▸ TASK INSTRUCTIONS: In the records below, find every line that contains "layer" and list it.

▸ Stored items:
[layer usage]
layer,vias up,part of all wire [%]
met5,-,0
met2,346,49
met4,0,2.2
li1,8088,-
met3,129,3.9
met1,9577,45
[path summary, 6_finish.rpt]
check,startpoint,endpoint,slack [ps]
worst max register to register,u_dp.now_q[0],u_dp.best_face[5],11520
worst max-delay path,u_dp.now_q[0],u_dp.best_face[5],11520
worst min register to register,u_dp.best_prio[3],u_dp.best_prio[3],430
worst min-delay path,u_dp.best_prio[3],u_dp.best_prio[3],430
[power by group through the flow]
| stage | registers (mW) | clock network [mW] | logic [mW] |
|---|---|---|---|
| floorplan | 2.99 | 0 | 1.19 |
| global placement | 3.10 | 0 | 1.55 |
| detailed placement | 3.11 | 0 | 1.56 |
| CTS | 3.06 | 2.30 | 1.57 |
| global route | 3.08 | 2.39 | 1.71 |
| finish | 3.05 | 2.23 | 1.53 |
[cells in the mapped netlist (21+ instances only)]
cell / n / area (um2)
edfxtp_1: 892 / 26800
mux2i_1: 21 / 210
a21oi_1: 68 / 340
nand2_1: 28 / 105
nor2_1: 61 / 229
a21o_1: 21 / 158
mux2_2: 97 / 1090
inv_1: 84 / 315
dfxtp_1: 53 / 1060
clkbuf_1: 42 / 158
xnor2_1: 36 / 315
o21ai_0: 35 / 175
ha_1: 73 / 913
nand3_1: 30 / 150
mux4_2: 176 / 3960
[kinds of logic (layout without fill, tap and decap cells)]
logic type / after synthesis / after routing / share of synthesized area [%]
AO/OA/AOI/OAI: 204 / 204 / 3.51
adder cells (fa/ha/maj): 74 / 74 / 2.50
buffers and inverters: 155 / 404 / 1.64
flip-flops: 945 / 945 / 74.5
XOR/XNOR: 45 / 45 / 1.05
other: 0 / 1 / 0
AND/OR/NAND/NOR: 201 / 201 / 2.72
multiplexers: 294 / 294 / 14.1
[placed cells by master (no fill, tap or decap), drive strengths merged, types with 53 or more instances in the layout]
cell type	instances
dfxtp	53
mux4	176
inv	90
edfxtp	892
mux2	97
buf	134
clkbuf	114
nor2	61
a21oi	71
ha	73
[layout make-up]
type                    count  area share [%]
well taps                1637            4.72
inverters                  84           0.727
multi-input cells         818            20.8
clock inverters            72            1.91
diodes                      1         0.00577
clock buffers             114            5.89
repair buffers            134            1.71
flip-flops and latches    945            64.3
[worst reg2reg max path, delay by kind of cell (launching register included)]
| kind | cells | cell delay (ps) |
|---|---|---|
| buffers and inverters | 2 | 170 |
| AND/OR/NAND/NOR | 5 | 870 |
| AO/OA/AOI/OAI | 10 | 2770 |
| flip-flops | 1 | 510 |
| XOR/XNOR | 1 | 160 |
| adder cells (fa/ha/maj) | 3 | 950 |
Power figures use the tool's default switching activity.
[config.mk]
export PLATFORM = sky130hd
export DESIGN_NAME = dlps_ctrl
export DESIGN_NICKNAME = d
export VERILOG_FILES = /design/src/rtl/dlps_pkg.sv /design/src/rtl/dlps_ctrl.sv
export SDC_FILE = /design/constraint.sdc
export NUM_CORES = 1
export LEC_CHECK = 0
export CELL_PAD_IN_SITES_DETAIL_PLACEMENT = 0
export CELL_PAD_IN_SITES_GLOBAL_PLACEMENT = 2
export CORE_AREA = 2 2 39 41
export DETAILED_ROUTE_END_ITERATION = 10
export DIE_AREA = 0 0 41 43
export DONT_BUFFER_PORTS = 1
export PLACE_DENSITY_LB_ADDON = 0.1
export SYNTH_ARGS = -nofsm -noshare
export SYNTH_HDL_FRONTEND = slang
export SYNTH_SLANG_ARGS = --single-unit
export TNS_END_PERCENT = 50
[constraint.sdc]
create_clock -name i_clk -period 4.2 [get_ports i_clk]
set_clock_uncertainty 0.15 [all_clocks]
set_input_delay 0 -clock i_clk [delete_from_list [all_inputs] [get_ports i_clk]]
set_output_delay 0 -clock i_clk [all_outputs]
set_load 0.05 [all_outputs]
[src/rtl/dlps_pkg.sv]
// ----------------------------------------------------------------------------
// Delay-line pitch shifter package
// Shared types, constants and the sine weight table.
// ----------------------------------------------------------------------------
package dlps_pkg;

    localparam logic [15:0] UNITY_RATIO = 16'd4096;
    localparam logic [15:0] RATIO_RESET = 16'd4096;
    localparam logic [11:0] WIN_RESET   = 12'd1056;

    localparam logic [15:0] SINE_Q15 [33] = '{
        16'd0,     16'd1608,  16'd3212,  16'd4808,  16'd6393,  16'd7962,
        16'd9512,  16'd11039, 16'd12540, 16'd14010, 16'd15447, 16'd16846,
        16'd18205, 16'd19520, 16'd20788, 16'd22006, 16'd23170, 16'd24279,
        16'd25330, 16'd26320, 16'd27246, 16'd28106, 16'd28899, 16'd29622,
        16'd30274, 16'd30853, 16'd31357, 16'd31786, 16'd32138, 16'd32413,
        16'd32610, 16'd32729, 16'd32768
    };

    typedef enum logic [7:0] {
        ST_IDLE = 8'b0000_0001,
        ST_TAP  = 8'b0000_0010,
        ST_MUL  = 8'b0000_0100,
        ST_QUOT = 8'b0000_1000,
        ST_MOD  = 8'b0001_0000,
        ST_READ = 8'b0010_0000,
        ST_MAC  = 8'b0100_0000,
        ST_SUM  = 8'b1000_0000
    } t_state;

    typedef struct packed {
        logic accept;
        logic load_out;
    } t_cmd;

    function automatic logic [15:0] sine_at(input logic [7:0] i);
        logic [7:0] k;
        k = (i > 8'd64) ? 8'd64 : i;
        if (k <= 8'd32) begin
            return SINE_Q15[k[5:0]];
        end else begin
            return SINE_Q15[6'(8'd64 - k)];
        end
    endfunction

endpackage

[src/rtl/dlps_ctrl.sv]
// ----------------------------------------------------------------------------
// Pitch shifter controller
// Sequences one word through the datapath and owns both handshakes.
// ----------------------------------------------------------------------------
module dlps_ctrl (
    input  logic           i_clk,
    input  logic           i_rst_n,
    input  logic           i_in_valid,
    output logic           o_in_ready,
    output logic           o_out_valid,
    input  logic           i_out_ready,
    input  logic           i_busy,
    output dlps_pkg::t_cmd o_cmd
);

    dlps_pkg::t_state r_state, n_state;
    logic             r_out_valid, n_out_valid;
    logic             ready;
    logic             load;

    assign ready = (r_state == dlps_pkg::ST_IDLE) && !i_busy;
    assign load  = (r_state == dlps_pkg::ST_SUM) && (!r_out_valid || i_out_ready);

    always_comb begin
        n_state = r_state;
        unique case (r_state)
            dlps_pkg::ST_IDLE: begin
                if (ready && i_in_valid) n_state = dlps_pkg::ST_TAP;
            end
            dlps_pkg::ST_TAP:  n_state = dlps_pkg::ST_MUL;
            dlps_pkg::ST_MUL:  n_state = dlps_pkg::ST_QUOT;
            dlps_pkg::ST_QUOT: n_state = dlps_pkg::ST_MOD;
            dlps_pkg::ST_MOD:  n_state = dlps_pkg::ST_READ;
            dlps_pkg::ST_READ: n_state = dlps_pkg::ST_MAC;
            dlps_pkg::ST_MAC:  n_state = dlps_pkg::ST_SUM;
            dlps_pkg::ST_SUM: begin
                if (load) n_state = dlps_pkg::ST_IDLE;
            end
            default: n_state = dlps_pkg::ST_IDLE;
        endcase
        n_out_valid = load ? 1'b1 : (i_out_ready ? 1'b0 : r_out_valid);
    end

    always_ff @(posedge i_clk) begin
        if (!i_rst_n) begin
            r_state     <= dlps_pkg::ST_IDLE;
            r_out_valid <= 1'b0;
        end else begin
            r_state     <= n_state;
            r_out_valid <= n_out_valid;
        end
    end

    assign o_in_ready      = ready;
    assign o_out_valid     = r_out_valid;
    assign o_cmd.accept    = ready && i_in_valid;
    assign o_cmd.load_out  = load;

    a_no_accept_busy: assert property (@(posedge i_clk) disable iff (!i_rst_n)
        i_busy |-> !o_in_ready) else $error("word accepted during divide");
    a_accept_starts: assert property (@(posedge i_clk) disable iff (!i_rst_n)
        o_cmd.accept |=> (r_state == dlps_pkg::ST_TAP)) else $error("sequence not started");
    a_load_valid: assert property (@(posedge i_clk) disable iff (!i_rst_n)
        o_cmd.load_out |=> o_out_valid) else $error("result lost");
    a_one_word: assert property (@(posedge i_clk) disable iff (!i_rst_n)
        (r_state != dlps_pkg::ST_IDLE) |-> !o_in_ready) else $error("overlap");

endmodule
$ cat config.mk
export PLATFORM = sky130hd
export DESIGN_NAME = dlps_div
export DESIGN_NICKNAME = d
export VERILOG_FILES = /design/src/rtl/dlps_div.sv
export SDC_FILE = /design/constraint.sdc
export NUM_CORES = 1
export LEC_CHECK = 0
export BUFFER_PORTS_ARGS = -buffer_cell sky130_fd_sc_hd__buf_2
export CELL_PAD_IN_SITES_DETAIL_PLACEMENT = 2
export CELL_PAD_IN_SITES_GLOBAL_PLACEMENT = 2
export CORE_AREA = 3 3 106 108
export DETAILED_ROUTE_END_ITERATION = 8
export DIE_AREA = 0 0 109 111
export PLACE_DENSITY = 0.82
export SYNTH_ARGS = -nofsm -noshare
export SYNTH_HDL_FRONTEND = slang
export SYNTH_SLANG_ARGS = --single-unit
$ cat constraint.sdc
create_clock -name i_clk -period 5.35 [get_ports i_clk]
set_input_delay 0.8025 -clock i_clk [delete_from_list [all_inputs] [get_ports i_clk]]
set_output_delay 0.8025 -clock i_clk [all_outputs]
set_load 0.005 [all_outputs]
File: src/rtl/vca_pkg.sv
// Package of the voice channel allocator: request and result transfer types,
// register indexes, sequencer states and fixed constants.
// No dependencies; every other file of the block imports it.
package vca_pkg;

  localparam int unsigned HINT_W   = 5;
  localparam int unsigned MASK_W   = 4;
  localparam int unsigned LEN_W    = 24;
  localparam int unsigned VOL_W    = 8;
  localparam int unsigned RATE_W   = 15;
  localparam int unsigned CLOCK_W  = 22;
  localparam int unsigned OVOL_W   = 7;
  localparam int unsigned PLAY_W   = 16;
  localparam int unsigned SERIAL_W = 32;
  localparam int unsigned CFG_W    = 22;
  localparam int unsigned HW_VOICES = 4;

  localparam logic [VOL_W-1:0]   FULL_MIX      = 8'd128;
  localparam logic [OVOL_W-1:0]  MAX_HW_VOL    = 7'd64;
  localparam logic [CLOCK_W-1:0] MIN_PERIOD    = 22'd124;
  localparam logic [RATE_W-1:0]  RATE_RESET    = 15'd22050;
  localparam logic [CLOCK_W-1:0] CLOCK_RESET   = 22'd3546895;

  typedef struct packed {
    logic signed [HINT_W-1:0] requested_channel;
    logic [MASK_W-1:0]        idle_mask;
    logic                     music_on;
    logic [LEN_W-1:0]         sound_length;
  } req_t;

  typedef struct packed {
    logic                 accepted;
    logic [1:0]           hw_channel;
    logic [OVOL_W-1:0]    out_volume;
    logic [CLOCK_W-1:0]   out_period;
    logic [PLAY_W-1:0]    play_length;
    logic                 was_cut;
  } res_t;

  typedef enum logic [2:0] {
    REG_MASTER_VOL  = 3'd0,
    REG_CHAN_VOL_0  = 3'd1,
    REG_CHAN_VOL_1  = 3'd2,
    REG_CHAN_VOL_2  = 3'd3,
    REG_CHAN_VOL_3  = 3'd4,
    REG_SAMPLE_RATE = 3'd5,
    REG_AUDIO_CLOCK = 3'd6
  } cfg_reg_e;

  typedef enum logic [1:0] {
    ST_IDLE,
    ST_RUN,
    ST_MUL,
    ST_EMIT
  } vca_state_e;

endpackage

▸ ANSWER SPACE:
[layer usage]
layer,vias up,part of all wire [%]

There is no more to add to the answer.